## How to complete this task
Scan the records for the string "reported" and state how many lines contain it, using the number alone.
(Beginning of Data to examine)
File: flow/run.sh
#!/bin/bash
# OpenROAD 26Q1-2900-gdf79404cd8, Yosys 0.63+post, stock flow scripts
make -C /OpenROAD-flow-scripts/flow DESIGN_CONFIG=/design/flow/config.mk WORK_HOME=/design/flow/orfs finish
File: flow/config.mk
export PLATFORM = sky130hd
export DESIGN_NAME = weight_sram_wrapper_32X30
export DESIGN_NICKNAME = weight_sram_wrapper_32X30
export VERILOG_FILES = /design/flow/design.v
export SDC_FILE = /design/flow/constraint.sdc
export NUM_CORES = 4
export LEC_CHECK = 1
export CORE_UTILIZATION = 50
File: flow/design.v
module weight_sram_wrapper_32X30 (
	input              clk,
	input              ceb,
	input              web,
	input      [4:0]  A,
	input      [29:0] D,
	output reg [29:0] Q
);
reg [29:0] memory [0:31];
wire [29:0] wdata_w;
wire [29:0] rdata_w;
assign wdata_w = D;
assign rdata_w = (!ceb && web)? memory[A]: 30'hz;
always @(posedge clk ) begin 
	Q <= rdata_w;
end
always @(posedge clk) begin
	if(!(ceb) && !(web))
		memory[A] <= wdata_w;
	else
		memory[A] <= memory[A];
end
endmodule
File: flow/constraint.sdc
current_design weight_sram_wrapper_32X30

set clk_period 7.4
set clk_io_pct 0.2

create_clock -name clk0 -period $clk_period [get_ports {clk}]

set non_clock_inputs [all_inputs -no_clocks]
set_input_delay [expr $clk_period * $clk_io_pct] -clock clk0 $non_clock_inputs
set_output_delay [expr $clk_period * $clk_io_pct] -clock clk0 [all_outputs]
==> results.txt <==
Physical implementation.

- The flow ran to the end, and the final reports show no timing, DRC or antenna violations.
- The most used flip-flop cell is edfxtp_1.
- The count of instances resized after the clock tree is built is 0.
- For the worst reg-to-reg path, the endpoint reported by OpenROAD is memory[7][27].
- According to the floorplan report, the total die area is about 0.076 sq mm.
- In this run the maximum-capacitance check reported violations numbering 0.
- The register bit total from synthesis is 990.
- Entering global routing, the biggest net connects 102 pins.
- The final critical path time including I/O delays and setup is 4.73 ns.
- The via count of the first global-routing pass was 20400.
- Counting the fill cells in the layout gives around 5300.
- The script computed a power per unit cell area of 277 mW/mm^2.
- Of the total power, combinational logic draws 6.4%.
- 0 antenna diodes ended up in the layout.
- The power share of the sequential group is 54.0%.
- The slew at the pin closest to its max-slew limit is approximately 0.95 ns.
- The final hold slack is 0.693 ns.
- Looking at the worst setup and hold paths, the clock pins of their registers show a slew of around 0.060 ns.
- The TritonCTS buffer count is about 97.
- TritonCTS built the clock tree.
- The number of different library cells used by synthesis comes to 23.
- After routing, the total negative slack on setup checks comes to 0 ns.
- The cell sequence reported for the critical path is clkdlybuf4s50_1 -> nand4b_1 -> buf_4 -> o22ai_1 -> nor4_1 -> a31oi_2 -> buf_4.
- Per the final timing report, the hold violations number 0.
- The largest area contributor in the synthesized netlist is edfxtp_1.
- The final tally of max-slew violations is 0.
- The worst setup path is launched from an input port.
- The number of instances in the placed design is approximately 3100.
- The fraction of synthesis flops using an asynchronous set or reset pin is 0%.
- In this run the tool buffered the top-level ports with 67 buffer cells.
- The cell count after synthesis came out at 2042.
- The remaining routing DRC violations is 0.
- The beginning of the worst register-to-register path is memory[6][27].
- The cell area that synthesis handed to floorplanning was 0.0374 sq mm.
- The total number of vias is 19400.
- The number of nets still failing antenna checks after routing is 0.
- Setup repair after global routing left no endpoint under its margin.
- For this run the detailed placement stage logged an HPWL of 52400 microns.
- The average wire per cell in the routed design is between 20 and 30 microns.
- Per the OpenROAD power report, leakage power amounts to between 10 and 15 nW.
- The sum of overflow across all layers after global routing is 0.
- The OpenROAD warning count is 27.
- In this run the VDD rail shows a maximum IR drop of between 200 and 250 uV.
- Counting the warning lines in the Yosys log gives 2.
- Across all checked pins, the minimum headroom to the slew limit is 36.6%.
- The initial antenna violation count is 0.
- The buffer levels on the longest clock path is 3.
- RePlAce ended its routability-driven mode at a weighted congestion of 0.843.
- The endpoint of the worst hold-timing path is Q[10].
- The internal power contribution is approximately 9.4 mW.
- STA classifies the critical path endpoint as a flop.
- The end-of-flow timing check tallies setup violations at 0.
- The area of the synthesized netlist per yosys stat is between 0.03 and 0.04 sq mm.
- The net switching fraction of the power is 21.0%.
- The cell row count is 99.
- The critical setup path kind is in -> reg.
- The part of the Yosys area used for sequential elements is 78.6%.
- The most numerous cell type found on the critical path is buf_4.
- Summing internal, switching and leakage power gives 11.9 mW.
- From bottom edge to top edge, the die measures around 280 microns.
- CTS built an H-tree with a depth of 3.
- The total I/O pin count is just under 70.
- The first-pass iteration count of the detailed router is 5.
- For reference, the top cells by area after synthesis are edfxtp_1 (77%), mux2i_1 (13%), o22ai_1 (4.0%), dfxtp_1 (1.6%), buf_2 (1.2%).
- The endpoint arrival time on the critical path is 5.10 ns.
- Buffers added to address setup during post-CTS repair amount to 0.
- Across every metal layer, demand over resource in global routing totals between 20% and 30%.
- For this design, the CTS-stage hold fixing added 0 buffers.
- The synthesized area per cell is 18.3 sq um.
- The internal reg-to-reg setup slack is 5.01 ns.
- The startpoint of the worst hold path is memory[8][10].
- Derived from the worst setup path, the maximum achievable clock frequency is about 0.21 GHz.
- Summed over all layers, the routed wires come to 94600 microns.
- For this run, the detailed router reports a per-instance via density of roughly 6.0.
- The synthesis-to-finish area growth is 15.1%.
- The number of instances on the worst hold path is 4.
- The fraction of layout instances using a drive strength above 1 is between 10% and 20%.
- Before placement the cells fill 50.9% of the core.
- According to the hold report, the worst path is of the reg -> reg type.
- STA lists the maximum fanout along the critical path as 24.
- The share of the synthesized area in the top cell type is 77.0%.
- The worst-case reg-to-reg path depth is 5.
- The non-filler instance count after layout is 3231.
- The number of clock sinks seen by CTS is 990.
- The data required time at the worst endpoint is 7.76 ns.
- The standard cell with the maximum stage delay on the critical path is clkdlybuf4s50_1.
- Among all stages on the critical path, the maximum delay recorded is 0.98 ns.
- The part of the power in the clock network is 39.5%.
- The first global-routing pass estimated 137000 microns of wire.
- The number of cells in the yosys synthesis report is slightly above 2000.
- The number of enable flip-flop cells is 960.
- Post-route period utilization is reported as 63.9%.
- The switching power of the nets is 2.51 mW.
- The worst clock skew on the final layout is 0.0308 ns.
- The number of DRC markers after the initial detailed-route iteration is 1230.
- The cell at the root of the clock tree is clkbuf_16.
- The die is 276 microns wide.
- The clock latency on the worst-skew pair is ~0.64 ns.
- The core region is 0.0736 sq mm.
-- through the flow --
step | setup WS (ns) | util (%) | cell area, sq um
floorplan | 2.45 | - | 37400
global placement | 2.27 | 54.4 | 40000
detailed placement | 2.08 | 54.4 | 40000
CTS | 2.77 | 58.6 | 43100
global route | 2.31 | 58.6 | 43100
finish | 2.67 | 58.6 | 43100
-- final cells by class --
cell class                      instances  area [sq um]  area share (%)
Sequential cell                       990         29400            68.3
Multi-Input combinational cell        932          7910            18.4
Clock buffer                          137          2670            6.20
Timing Repair Buffer                  170          1500            3.48
Tap cell                              959          1200            2.78
Clock inverter                         43           390           0.906
-- registers in the layout, indices dropped and copies added (netlist names) --
register and cells:
memory 960, Q 30
-- cell usage in the layout, fill, tap and decap left out, types with 2 or more instances in the layout --
cell	n
nor3_2	4
nor2_4	28
clkbuf_1	34
or3b_2	2
o22ai_1	240
clkbuf_16	100
clkinv_2	15
dfxtp_1	30
nand4b_1	4
nand2_1	33
mux2i_1	480
or4b_2	4
bufinv_16	7
nand2b_1	2
buf_12	4
clkdlybuf4s50_1	66
edfxtp_1	960
a31oi_2	30
buf_4	99
nand3b_1	2
nand4bb_2	6
clkinv_1	17
clkbuf_8	3
nor4_1	60
nor2_1	31
-- critical path, delay by kind of cell --
family	cells	cell delay, ns
AND-OR/OR-AND	2	0.54
buffers and inverters	3	1.86
AND/OR/NAND/NOR	2	1.19
-- cell families after synthesis --
family | count (synthesis) | share of synthesized area, %
buffers and inverters | 120 | 1.50
DFF | 990 | 78.6
AOI/OAI and AO/OA | 270 | 4.51
muxes | 480 | 12.8
and+or+nand+nor | 182 | 2.58
-- power by group through the flow --
stage | logic, mW | registers, mW | clock network (mW)
after CTS | 0.771 | 6.45 | 4.80
after global routing | 0.838 | 6.46 | 5.02
final | 0.769 | 6.45 | 4.72
-- worst max path at each step --
stage | start | end | slack (ns)
CTS | A[3] | memory[7][27] | 2.77
global route | A[3] | memory[29][27] | 2.31
finish | A[3] | memory[7][27] | 2.67
-- layer usage --
layer	GRT usage, %	wire (microns)
met5	0.752	80
met1	37.8	32000
met3	22.0	16500
met2	40.3	43600
met4	5.90	2450
-- synth_stat cells, drive strengths merged, types with 2 or more instances --
cell type and count:
nand3b 2, nand2b 2, nor3 4, or2 2, a31oi 30, clkbuf 29
nand4b 4, nor2 59, dfxtp 30, nand4bb 6, o22ai 240, nand2 33
or3b 2, or4b 4, nor4 60, buf 91, mux2i 480, edfxtp 960
No activity file was given, so power comes from the tool's default toggle rates.
File: design.v
module fbd_fifo (rdata,wfull,rempty,wdata,winc,wclk,wrst_n,rinc,rclk,rrst_n,count);
parameter DSIZE = 72;
parameter ASIZE = 6;
output [DSIZE-1:0] rdata;
output             wfull;
output             rempty;
input  [DSIZE-1:0] wdata;
input              winc,wclk,wrst_n;
input              rinc,rclk,rrst_n;
output [ASIZE-1:0] count;
reg   [ASIZE-1:0]  count_reg;
wire [ASIZE-1:0]  waddr,raddr;
wire [ASIZE:0] wptr,rptr,wrptr2,rwptr2;
wire [ASIZE-1:0] count = count_reg;
sync_r2w   sync_r2w ( .wrptr2(wrptr2),
                     .rptr(rptr),
                     .wclk(wclk),
                     .wrst_n(wrst_n));
sync_w2r    sync_w2r(  .rwptr2(rwptr2),
                     .wptr(wptr),
                     .rclk(rclk),
                     .rrst_n(rrst_n));
fifomem   fifomem ( .rdata(rdata),
                                 .wdata(wdata),
                                 .waddr(waddr),
                                 .raddr(raddr),
                                 .wclken(winc),
                                 .wclk(wclk));
rptr_empty   rptr_empty ( .rempty(rempty),
                                 .raddr(raddr),
                                 .rptr(rptr),
                                 .rwptr2(rwptr2),
                                 .rinc(rinc),
                                 .rclk(rclk),
                                 .rrst_n(rrst_n));
wptr_full   wptr_full ( .wfull(wfull),
                               .waddr(waddr),
                               .wptr(wptr),
                               .wrptr2(wrptr2),
                               .winc(winc),    
                               .wclk(wclk),    
                               .wrst_n(wrst_n));
endmodule
module beh_fifo (rdata,wfull,rempty,wdata,winc,wclk,wrst_n,rinc,rclk,rrst_n,inv);
parameter DSIZE = 72;
parameter ASIZE = 6;
output [DSIZE-1:0] rdata;
output             wfull;
output             rempty;
input  [DSIZE-1:0] wdata;
input              winc,wclk,wrst_n;
input              rinc,rclk,rrst_n;
input              inv;
wire [ASIZE-1:0]  waddr,raddr;
reg [ASIZE:0] wptr,wrptr1,wrptr2,wrptr3;
reg [ASIZE:0] rptr,rwptr1,rwptr2,rwptr3;
parameter MEMDEPTH = 1<<ASIZE;
  reg [DSIZE-1:0] ex_mem [0:MEMDEPTH-1];
initial begin
{rwptr3,rwptr2,rwptr1} = 0;
 rptr = 0;
 {wrptr3,wrptr2,wrptr1}  =0;
  wptr = 0; 
end
assign rdata=ex_mem[rptr[ASIZE-1:0]];
always@(posedge wclk) 
begin
 if ( !wrst_n || inv) wptr <= 0;
 else if (winc && ~wfull) begin
   ex_mem[wptr[ASIZE-1:0]] <= wdata;
   wptr <= wptr+1;
 end
end
always@(posedge wclk)
 if (!wrst_n || inv ) {wrptr3,wrptr2,wrptr1}  <=0;
 else          {wrptr3,wrptr2,wrptr1}  <= {wrptr2,wrptr1,rptr} ;
always@(posedge rclk)
 if (!rrst_n || inv) rptr <=0;
 else if ( rinc && !rempty ) rptr <= rptr+1;
always@(posedge rclk)
 if (!rrst_n || inv ) {rwptr3,rwptr2,rwptr1}  <=0;
 else          {rwptr3,rwptr2,rwptr1}  <= {rwptr2,rwptr1,wptr} ;
assign rempty = (rptr[ASIZE:0] == rwptr3[ASIZE:0]) ? 1'b1 : 1'b0;
assign wfull = (( wptr[ASIZE-1:0] == wrptr3[ASIZE-1:0]) & ( wptr[ASIZE] != wrptr3[ASIZE]));
endmodule
File: run.sh
#!/bin/bash
# OpenROAD 26Q1-2900-gdf79404cd8, Yosys 0.63+post, stock flow scripts
make -C /OpenROAD-flow-scripts/flow DESIGN_CONFIG=/design/flow/config.mk WORK_HOME=/design/flow/orfs finish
(End of Data to examine)
## Solution to this problem
4